ASSIGNED TASK: The answer is to be an exact copy of the lines below running from the line with "localparam logic [7:0] RST_ROUTE_A" down to the line with "localparam int FUSE_COMPLETE_TO_PIN_A", both ends included, and nothing more.

[Saved entries]
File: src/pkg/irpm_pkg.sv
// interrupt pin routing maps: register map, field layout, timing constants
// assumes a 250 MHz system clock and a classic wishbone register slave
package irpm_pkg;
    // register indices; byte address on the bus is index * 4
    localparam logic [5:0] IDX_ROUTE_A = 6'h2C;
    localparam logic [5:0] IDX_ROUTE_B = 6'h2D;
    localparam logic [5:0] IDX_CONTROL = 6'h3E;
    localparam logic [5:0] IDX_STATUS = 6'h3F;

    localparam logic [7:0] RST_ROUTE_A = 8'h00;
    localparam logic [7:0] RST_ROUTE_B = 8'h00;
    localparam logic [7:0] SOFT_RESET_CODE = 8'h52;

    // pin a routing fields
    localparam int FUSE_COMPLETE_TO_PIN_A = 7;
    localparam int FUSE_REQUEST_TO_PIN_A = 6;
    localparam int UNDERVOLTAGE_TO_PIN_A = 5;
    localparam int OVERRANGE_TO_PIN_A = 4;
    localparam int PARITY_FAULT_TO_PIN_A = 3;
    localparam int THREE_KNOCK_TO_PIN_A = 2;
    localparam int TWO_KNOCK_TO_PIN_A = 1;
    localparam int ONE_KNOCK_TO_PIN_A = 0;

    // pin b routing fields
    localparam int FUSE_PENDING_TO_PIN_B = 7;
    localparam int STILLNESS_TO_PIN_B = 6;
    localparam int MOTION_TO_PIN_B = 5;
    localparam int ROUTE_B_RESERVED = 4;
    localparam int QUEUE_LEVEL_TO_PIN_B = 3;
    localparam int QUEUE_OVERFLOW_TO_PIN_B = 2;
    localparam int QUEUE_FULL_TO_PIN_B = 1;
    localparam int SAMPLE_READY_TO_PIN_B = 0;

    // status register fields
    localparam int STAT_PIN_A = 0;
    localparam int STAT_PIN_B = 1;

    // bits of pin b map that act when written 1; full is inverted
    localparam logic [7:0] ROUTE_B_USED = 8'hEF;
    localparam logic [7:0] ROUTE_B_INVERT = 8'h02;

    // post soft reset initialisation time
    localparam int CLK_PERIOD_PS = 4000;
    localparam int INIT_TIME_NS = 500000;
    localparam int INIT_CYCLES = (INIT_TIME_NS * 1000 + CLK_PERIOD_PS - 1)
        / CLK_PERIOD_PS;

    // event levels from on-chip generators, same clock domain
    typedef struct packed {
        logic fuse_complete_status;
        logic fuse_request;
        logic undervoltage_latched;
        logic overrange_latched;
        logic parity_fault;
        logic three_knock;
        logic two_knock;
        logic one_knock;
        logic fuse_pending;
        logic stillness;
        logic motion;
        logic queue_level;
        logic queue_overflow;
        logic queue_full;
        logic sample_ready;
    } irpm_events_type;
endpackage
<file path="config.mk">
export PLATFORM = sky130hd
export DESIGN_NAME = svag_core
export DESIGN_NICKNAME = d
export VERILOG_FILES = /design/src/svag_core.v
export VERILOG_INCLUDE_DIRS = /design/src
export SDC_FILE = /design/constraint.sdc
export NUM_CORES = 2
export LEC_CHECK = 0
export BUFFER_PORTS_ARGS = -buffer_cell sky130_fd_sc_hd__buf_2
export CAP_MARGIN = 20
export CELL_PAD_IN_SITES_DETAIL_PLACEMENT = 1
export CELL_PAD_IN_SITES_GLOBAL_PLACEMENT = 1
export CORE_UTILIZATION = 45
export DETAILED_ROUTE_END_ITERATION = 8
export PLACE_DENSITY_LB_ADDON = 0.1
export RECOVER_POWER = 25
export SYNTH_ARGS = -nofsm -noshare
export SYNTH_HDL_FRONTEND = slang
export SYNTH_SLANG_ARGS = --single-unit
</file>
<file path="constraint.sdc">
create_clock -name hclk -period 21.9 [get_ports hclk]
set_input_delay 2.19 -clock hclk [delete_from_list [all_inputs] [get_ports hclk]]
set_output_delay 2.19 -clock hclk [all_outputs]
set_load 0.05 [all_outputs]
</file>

TASK OUTPUT:
    localparam logic [7:0] RST_ROUTE_A = 8'h00;
    localparam logic [7:0] RST_ROUTE_B = 8'h00;
    localparam logic [7:0] SOFT_RESET_CODE = 8'h52;

    // pin a routing fields
    localparam int FUSE_COMPLETE_TO_PIN_A = 7;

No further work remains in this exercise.